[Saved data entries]
--- config.mk ---
export PLATFORM = sky130hd
export DESIGN_NAME = uart_str_tx
export DESIGN_NICKNAME = d
export VERILOG_FILES = /design/src/rtl/uart_pkg.sv /design/src/rtl/uart_baud_tick.sv /design/src/rtl/uart_str_tx.sv
export SDC_FILE = /design/constraint.sdc
export NUM_CORES = 1
export LEC_CHECK = 0
export BUFFER_PORTS_ARGS = -buffer_cell sky130_fd_sc_hd__buf_2
export CORE_MARGIN = 2
export CORE_UTILIZATION = 49
export DETAILED_ROUTE_END_ITERATION = 10
export PLACE_DENSITY = 0.72
export SLEW_MARGIN = 5
export SYNTH_ARGS = -nofsm -noshare
export SYNTH_HDL_FRONTEND = slang
export SYNTH_HIERARCHICAL = 1
export SYNTH_SLANG_ARGS = --single-unit
export TNS_END_PERCENT = 30
--- constraint.sdc ---
create_clock -name clk -period 2.8 [get_ports clk]
set_input_delay 0.56 -clock clk [delete_from_list [all_inputs] [get_ports clk]]
set_output_delay 0.56 -clock clk [all_outputs]
set_load 0.1 [all_outputs]
--- src/rtl/uart_pkg.sv ---
// Shared types and helpers for the string UART transmitter.
// UART_STR_TX_PARITY_EN adds the even-parity state to the encoding.
package uart_pkg;

    localparam int CLKS_PER_BIT_DEF = 104;

`ifdef UART_STR_TX_PARITY_EN
    typedef enum logic [2:0] {
        IDLE, FETCH, LATCH, START, DATA, STOP, FIN, PARITY
    } state_t;
`else
    typedef enum logic [2:0] {
        IDLE, FETCH, LATCH, START, DATA, STOP, FIN
    } state_t;
`endif

    // Floor of log2(v); returns 0 for v <= 1.
    function automatic int flog2(input int v);
        int r;
        r = 0;
        for (int i = 0; i < 31; i++) begin
            if (v >= (1 << i)) r = i;
        end
        return r;
    endfunction

endpackage

--- src/rtl/uart_baud_tick.sv ---
// Bit-period counter: one-cycle tick on the last cycle of each UART bit,
// restarted from zero by clr.
module uart_baud_tick
    import uart_pkg::*;
#(
    parameter int CLKS_PER_BIT = CLKS_PER_BIT_DEF
) (
    input  logic clk,
    input  logic rst,
    input  logic clr,
    output logic tick
);
    localparam int CW = flog2(CLKS_PER_BIT - 1) + 1;
    localparam logic [CW-1:0] LAST = CW'(CLKS_PER_BIT - 1);

    logic [CW-1:0] cnt_q, cnt_d;

    always_comb begin
        cnt_d = cnt_q + CW'(1);
        if (clr || cnt_q == LAST) cnt_d = '0;
    end

    always_ff @(posedge clk) begin
        if (rst) cnt_q <= '0;
        else     cnt_q <= cnt_d;
    end

    assign tick = (cnt_q == LAST);

endmodule

--- src/rtl/uart_str_tx.sv ---
// Sends a string of len characters from an external BRAM over a UART line.
// Define UART_STR_TX_PARITY_EN for 8E1 framing; default build is 8N1.
module uart_str_tx
    import uart_pkg::*;
#(
    parameter int WIDTH        = 8,
    parameter int LEN          = 256,
    parameter int TXSTR_BASE   = LEN / 2,
    parameter int CLKS_PER_BIT = CLKS_PER_BIT_DEF,
    localparam int AW          = flog2(LEN - 1) + 1
) (
    input  logic             clk,
    input  logic             rst,
    input  logic             start,
    input  logic [AW-1:0]    len,
    output logic [AW-1:0]    addr,
    input  logic [WIDTH-1:0] dout,
    output logic             TX,
    output logic             busy,
    output logic             done
);
    localparam int BW = flog2(WIDTH - 1) + 1;
    localparam logic [AW-1:0] BASE      = AW'(TXSTR_BASE % LEN);
    localparam logic [AW-1:0] ADDR_LAST = AW'(LEN - 1);
    localparam logic [BW-1:0] BIT_LAST  = BW'(WIDTH - 1);

    state_t           state_q, state_d;
    logic [AW-1:0]    len_q, len_d;
    logic [AW-1:0]    idx_q, idx_d;
    logic [AW-1:0]    addr_q, addr_d;
    logic [WIDTH-1:0] shift_q, shift_d;
    logic [BW-1:0]    bit_q, bit_d;
    logic             tx_q, tx_d;
    logic             busy_q, busy_d;
    logic             done_q, done_d;
    logic [AW:0]      idx_nxt;
    logic             tick;
    logic             clr;
`ifdef UART_STR_TX_PARITY_EN
    logic             par_q, par_d;
`endif

    assign idx_nxt = {1'b0, idx_q} + (AW+1)'(1);

    always_comb begin
        state_d = state_q;
        len_d   = len_q;
        idx_d   = idx_q;
        addr_d  = addr_q;
        shift_d = shift_q;
        bit_d   = bit_q;
`ifdef UART_STR_TX_PARITY_EN
        par_d   = par_q;
`endif
        case (state_q)
            IDLE: begin
                if (start) begin
                    if (len != '0) begin
                        len_d   = len;
                        idx_d   = '0;
                        addr_d  = BASE;
                        state_d = FETCH;
                    end else begin
                        state_d = FIN;
                    end
                end
            end
            FETCH: state_d = LATCH;
            LATCH: begin
                shift_d = dout;
`ifdef UART_STR_TX_PARITY_EN
                par_d   = ^dout;
`endif
                state_d = START;
            end
            START: begin
                if (tick) begin
                    bit_d   = '0;
                    state_d = DATA;
                end
            end
            DATA: begin
                if (tick) begin
                    shift_d = shift_q >> 1;
                    if (bit_q == BIT_LAST) begin
`ifdef UART_STR_TX_PARITY_EN
                        state_d = PARITY;
`else
                        state_d = STOP;
`endif
                    end else begin
                        bit_d = bit_q + BW'(1);
                    end
                end
            end
`ifdef UART_STR_TX_PARITY_EN
            PARITY: if (tick) state_d = STOP;
`endif
            STOP: begin
                if (tick) begin
                    if (idx_nxt < {1'b0, len_q}) begin
                        idx_d   = idx_nxt[AW-1:0];
                        addr_d  = (addr_q == ADDR_LAST) ? '0 : addr_q + AW'(1);
                        state_d = FETCH;
                    end else begin
                        state_d = FIN;
                    end
                end
            end
            FIN:     state_d = IDLE;
            default: state_d = IDLE;
        endcase

        // Line level follows the state being entered so TX changes with the state.
        case (state_d)
            START:   tx_d = 1'b0;
            DATA:    tx_d = shift_d[0];
`ifdef UART_STR_TX_PARITY_EN
            PARITY:  tx_d = par_q;
`endif
            default: tx_d = 1'b1;
        endcase

        busy_d = (state_d != IDLE);
        done_d = (state_q == FIN);
    end

    assign clr = (state_d != state_q);

    uart_baud_tick #(
        .CLKS_PER_BIT(CLKS_PER_BIT)
    ) u_baud (
        .clk  (clk),
        .rst  (rst),
        .clr  (clr),
        .tick (tick)
    );

    always_ff @(posedge clk) begin
        if (rst) begin
            state_q <= IDLE;
            len_q   <= '0;
            idx_q   <= '0;
            addr_q  <= '0;
            shift_q <= '0;
            bit_q   <= '0;
            tx_q    <= 1'b1;
            busy_q  <= 1'b0;
            done_q  <= 1'b0;
`ifdef UART_STR_TX_PARITY_EN
            par_q   <= 1'b0;
`endif
        end else begin
            state_q <= state_d;
            len_q   <= len_d;
            idx_q   <= idx_d;
            addr_q  <= addr_d;
            shift_q <= shift_d;
            bit_q   <= bit_d;
            tx_q    <= tx_d;
            busy_q  <= busy_d;
            done_q  <= done_d;
`ifdef UART_STR_TX_PARITY_EN
            par_q   <= par_d;
`endif
        end
    end

    assign addr = addr_q;
    assign TX   = tx_q;
    assign busy = busy_q;
    assign done = done_q;

endmodule

======== Word-level counts from Yosys, hierarchy flattened ========
Cells that the tools add are included.
operators by class
  reduce and logical (&&, ||, !) cells .... 12
  shift operators ......................... 0
  equality and inequality tests ........... 19
  add/sub/neg operators ................... 4
  multipliers ............................. 0
  divide/modulo/power cells ............... 0
  bitwise gates (word level) .............. 0
  muxes and demuxes ....................... 26
  order comparisons ....................... 1
operator list
  cell                                                  number
  two-way mux 8 bit                                     10
  case mux 8 bit (2 select lines)                       3
  two-way mux 3 bit                                     10
  case mux 3 bit (6 select lines)                       1
  equality test 3 bit (second input constant)           5
  != test 2 bit (second input constant)                 7
  adder 8 x 1 -> 9 bit (second input constant)          1
  equality test 3 x 2 -> 1 bit (second input constant)  3
  < comparator 9 x 8 -> 1 bit                           1
  adder 8 x 1 -> 8 bit (second input constant)          1
  equality test 8 bit (second input constant)           1
  nonzero test 8 bit                                    1
  adder 7 x 1 -> 7 bit (second input constant)          1
  equality test 7 bit (second input constant)           1
  case mux 3 bit (2 select lines)                       1
  nonzero test 2 bit                                    3
  AND reduction 5 bit                                   1
  AND reduction 4 bit                                   1
  adder 3 x 1 -> 3 bit (second input constant)          1
  equality test 3 x 1 -> 1 bit (second input constant)  1
  logical NOT 3 bit                                     1
  != test 3 bit                                         1
  AND reduction 3 bit                                   1
  nonzero test 3 bit                                    1
  other kinds (4)                                       4
storage, ports and cells
  output and inout bits ................... 11
  memories ................................ 0
  RAM bits ................................ 0
  word-level logic and storage cells ...... 73
  latch bits .............................. 0
  register bits ........................... 48
  memory bits (read-only) ................. 0

======== Logic depth before layout (Yosys ltp) ========
Gate-level depths: netlist of the first run.
  depth after elaboration ................. 8
  depth in mapped cells ................... 16
  mapped depth without buffers ............ 15

======== Modules after synthesis ========
Netlist of the first run, hierarchy kept.
modules (own cells, without submodules)
  module          cells an instance  instances  area each (sq um)  sequential area each (sq um)
  uart_str_tx     270                1          2154.6             820.8
  uart_baud_tick  34                 1          311.5              140.1

======== Worst setup path after synthesis of the first run ========
OpenSTA, ideal clock, no wires.
  kind .................................... register to register
  from .................................... register idx_q[0]
  to ...................................... register u_baud.cnt_q[5]
  slack ................................... -0.119 ns
  arrival ................................. 2.849 ns
  path buffers ............................ 1
  clock period less this slack ............ 2.919 ns
  stages on the path, launching flop included .. 17
  required time ........................... 2.730 ns
  path through ............................ dfxtp_1 ha_1 and3_1 buf_6 nand3_1 xnor2_1 ha_1 nand3_1 a211oi_1 nor4_4 and3_4 nor2_1 xnor2_1 o211ai_1 nor2_1 o21ai_2 a21oi_1
on the way
  cells in the longest elaborated chain, start to end .. 8
ends and longest elaborated chain
  what                             RTL line              text
  start, declared                  uart_str_tx.sv:29     logic [AW-1:0] idx_q, idx_d;
  start signal, assigned           uart_str_tx.sv:156    idx_q <= idx_d;
  adder 8 x 1 -> 9 bit             uart_str_tx.sv:43     assign idx_nxt = {1'b0, idx_q} + (AW+1)'(1);
  < comparator 9 x 8 -> 1 bit      uart_str_tx.sv:101    if (idx_nxt < {1'b0, len_q}) begin
  two-way mux 3 bit                uart_str_tx.sv:101
  two-way mux 3 bit                uart_str_tx.sv:100    if (tick) begin
  case mux 3 bit (6 select lines)  uart_str_tx.sv:55     case (state_q)
  != test 3 bit                    uart_str_tx.sv:128    assign clr = (state_d != state_q);
  named net clr                    uart_str_tx.sv:38     logic clr;
  logical OR 1 bit                 uart_baud_tick.sv:20  if (clr || cnt_q == LAST) cnt_d = '0;
  OR reduction 2 bit (no line)     n/a
  end signal, assigned             uart_baud_tick.sv:25  else cnt_q <= cnt_d;
  end, declared                    uart_baud_tick.sv:16  logic [CW-1:0] cnt_q, cnt_d;
The timed path passes the listed nets, and every way through them passes these cells.
A chain may end at the register's enable or synchronous reset.

======== Final worst setup path of the first run ========
  from .................................... register idx_q[0]
  to ...................................... register addr_q[3], in the netlist addr[3]
on the way
  cells in the longest elaborated chain, start to end .. 4
ends and longest elaborated chain
  what                           RTL line            text
  adder 8 x 1 -> 9 bit           uart_str_tx.sv:43
  < comparator 9 x 8 -> 1 bit    uart_str_tx.sv:101
  != test 2 bit (no line)        n/a
  AND reduction 5 bit (no line)  n/a
  end signal, assigned           uart_str_tx.sv:157  addr_q <= addr_d;
  end, declared                  uart_str_tx.sv:30   logic [AW-1:0] addr_q, addr_d;
Every way passes these cells.

==> results of run 1 <==
## power by group
| group | switching [mW] | internal, mW | leakage (nW) |
|---|---|---|---|
| registers | 0.0192 | 0.709 | 0.392 |
| clock network | 0.236 | 0.264 | 0.0541 |
| logic | 0.150 | 0.0997 | 0.767 |
## layout by cell type (no fill, tap or decap), types with 7 or more instances in the layout
cell type / netlist / layout
ha_1: 12 / 11
nand2_1: 44 / 44
inv_1: 17 / 17
nand3_1: 13 / 11
nor2_1: 25 / 22
buf_4: 0 / 23
a22oi_1: 10 / 10
o21ai_0: 12 / 12
a21oi_1: 36 / 33
or3_1: 8 / 7
dfxtp_1: 48 / 44
buf_2: 1 / 29
## flip-flops by register name, summed over array words and instances, names as in the netlist
signal / flops
done: 1
state_q: 3
u_baud/cnt_q: 7
busy: 1
shift_q: 8
TX: 1
addr: 8
len_q: 8
idx_q: 8
bit_q: 3
## layer usage
layer | track usage, % | up-vias | share of wire, %
met1 | 24.88 | 1068 | 47
met2 | 34.60 | 44 | 49
li1 | - | 1183 | -
met4 | 5.952 | 0 | 1.2
met3 | 3.748 | 7 | 3.6
met5 | 0 | - | 0
## cell families (layout without fill, tap and decap cells)
group                      count (synthesis)  in the layout  share of synthesized area, %
xor gates and xnor gates                  10             10                         3.551
AOI/OAI and AO/OA                         81             81                         20.80
and+or+nand+nor                          125            125                         25.98
DFF                                       48             48                         38.96
buffers and inverters                     28             79                         4.617
adders and majority gates                 12             12                         6.088
## worst max path at each step
stage,to,slack (ns),depth (start not counted),from
after floorplan,addr[5],0.04,13,idx_q[0]
after global placement,addr[5],0.04,12,idx_q[1]
after detailed placement,u_baud/cnt_q[5],-0.09,15,idx_q[1]
after CTS,addr[3],-0.03,11,idx_q[1]
after global routing,u_baud/cnt_q[5],-0.16,15,idx_q[1]
final,addr[3],-0.01,12,idx_q[0]
## worst max-delay path, cell delays in order (launching register included)
cell     delay, ns
dfxtp_2       0.37
ha_4          0.13
and3_4        0.21
nand3_4       0.09
xnor2_2       0.15
ha_1          0.30
a21oi_2       0.14
nor2b_2       0.06
nor4_4        0.25
and3_4        0.28
o22ai_4       0.10
or4b_1        0.50
a21oi_1       0.16
## area by class of cell
| type | instances | area [um2] | share of cell area (%) |
|---|---|---|---|
| inverters | 17 | 63.81 | 2.067 |
| well taps | 67 | 83.83 | 2.716 |
| flip-flops and latches | 48 | 968.4 | 31.37 |
| clock buffers | 5 | 68.82 | 2.229 |
| clock inverters | 3 | 42.54 | 1.378 |
| repair buffers | 54 | 340.3 | 11.03 |
| multi-input cells | 228 | 1519 | 49.21 |
## metrics by stage
| stage | instances | TNS (ns) | hold slack (ns) | cell area, um2 | setup slack (ns) |
|---|---|---|---|---|---|
| floorplan | 304 | 0 | 0.4175 | 2486 | 0.04126 |
| global placement | 410 | 0 | 0.4331 | 2823 | 0.04000 |
| detailed placement | 410 | -0.4406 | 0.4452 | 2823 | -0.09019 |
| CTS | 418 | -0.05971 | 0.4619 | 2959 | -0.02845 |
| global route | 422 | -1.107 | 0.4823 | 3087 | -0.1575 |
| finish | 422 | -0.009907 | 0.4414 | 3087 | -0.009907 |
## what timing repair did
action / CTS / global route
setup buffers: 0 / 4
gates resized for setup: 9 / 21
setup endpoints to repair: 13 / 24
pin swaps: 10 / 20
==> key figures, run 1 <==
Outcome
  • Status: finished, violations left
  • Failing checks: setup timing

Clock tree
  • Cts bufs inserted: 5
  • Clock root buffer: clkbuf_8
  • Clk_lat worst skew: 0.30 ns
  • Clock slew at reported path FFs: 0.09 ns
  • CTS Sinks: between 40 and 50
  • Max Root-Sink Buffers: 2
  • Clock H-tree levels: 2
  • CTS hold repair buffers: 0
  • CTS tree: done

Final layout
  • Core Util, Final: ~64%
  • # diodes: 0
  • Layout cell share with drive strength beyond 1: 26.48%
  • Post-layout nets: a little under 400
  • Area grow syn2layout: 25.16%
  • FILL cells: 437

Global route
  • Largest net degree at the start of global routing: 29
  • Total grt overflow: 0
  • Global-route wire length before repair: about 8700 um
  • Overall Global Routing Usage: between 10% and 20%
  • Number of antenna violations at the first check in global routing: 0
  • Number of global-route vias before repair: between 2000 and 2500

Hold path
  • Hold Startpoint: u_baud/cnt_q[0]
  • Min-Delay Path Depth: 1
  • Hold Crit Class: reg2reg
  • Sink of the worst hold path: u_baud/cnt_q[0]

Power
  • Worst vdd ir: around 270 uV
  • Total power: 1.478 mW
  • Pwr dens: about 480 mW/mm2
  • Leakage power: 1.213 nW

Timing
  • Crit path time final: between 2 and 3 ns
  • Setup repair after global routing missed its margin: yes
  • # setup viols final: 1
  • Final Hold Viols: 0
  • Clk_skew: between 0.008 and 0.009 ns
  • Highest Clock Rate: between 0.3 and 0.4 GHz
  • Tightest Pin Transition: between 0.5 and 0.6 ns
  • Final worst path period share: 100.4%
  • Slew Viols, Final: 0
  • Worst relative slew slack: ~65%
  • PnR worst setup slack: -0.009907 ns

Die
  • Starting Density: ~52%
  • FP Rows: 25
  • Die area: around 0.0056 mm2
  • Die H: between 70 and 80 um
  • I/O pin count: 30
  • Area of the core: between 0.004 and 0.005 mm2
  • Die width: 74.94 um

Yosys
  • Share of the synthesized area in the top cell type: 38.96%
  • Synthesized netlist cell count: 304
  • Synth Flop Type: dfxtp_1
  • Synth warn: 6
  • Mapped cell area: 0.002466 mm2
  • Most frequent cells after synthesis: dfxtp_1, nand2_1, a21oi_1
  • Post-synthesis sequential area ratio: approximately two fifths
  • Yosys top cell by area: dfxtp_1
  • Post-synth ARST share: 0%
  • Yosys reg bits: 48
  • Count leader, synth: dfxtp_1
  • Synth top area cells: dfxtp_1, a21oi_1, nand2_1
  • Syn_area_per_cell: ~8.1 um2
  • Cell variety after synth: 50
  • Syn nets: 335
  • Post-synth EDFFs: 0

Worst setup path
  • R2r startpoint: idx_q[0]
  • Setup crit end kind: flop
  • FF-to-FF End: addr[3]
  • Critical path launch point type: flop
  • Critical Path Fanout Max: 6
  • Critical Path AT: between 3 and 4 ns
  • R2R depth: 12
  • WP data required: between 3 and 4 ns
  • FF-to-FF setup slack: -0.01 ns
  • Crit Path Class: reg2reg

Placement
  • Port bufs: 29
  • Routability Congestion: between 0.8 and 0.9
  • HPWL Detailed: just under 4000 um

Drt
  • DRC: 0
  • Routed WL: between 5000 and 6000 um
  • Number of vias per cell: around 5.5
  • Via count: roughly 2300
  • 1st-pass router iterations: 5
  • Wire per inst: 13.09 um
  • ANT nets after route: 0
  • DRT iter0 DRCs: between 100 and 150

Job
  • Max_cap viols: 0
Power figures use the tool's default switching activity.
==> run 2: changes to the inputs <==
Settings changed: MAX_ROUTING_LAYER set to met4.
==> run 2 against run 1 <==
Net effect: the flow still finishes with violations (setup timing); global-route usage rose by 0.62 points; clock-buffer cell count is the same; wire length decreased by 0.24%; clock skew decreased by 0.0022 ns; utilization unchanged; largest cell class unchanged; critical path depth is the same; worst setup slack got worse by 0.010 ns; design area stayed put; first-iteration DRC count decreased by 14%.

EXERCISE DETAILS: Where the data above reaches the line holding "cell: around 5.5", begin printing, and stop after the line holding "run 2: changes". Each line must be reproduced exactly, with nothing else added.

RESPONSE TO THIS EXERCISE:
  • Number of vias per cell: around 5.5
  • Via count: roughly 2300
  • 1st-pass router iterations: 5
  • Wire per inst: 13.09 um
  • ANT nets after route: 0
  • DRT iter0 DRCs: between 100 and 150

Job
  • Max_cap viols: 0
Power figures use the tool's default switching activity.
==> run 2: changes to the inputs <==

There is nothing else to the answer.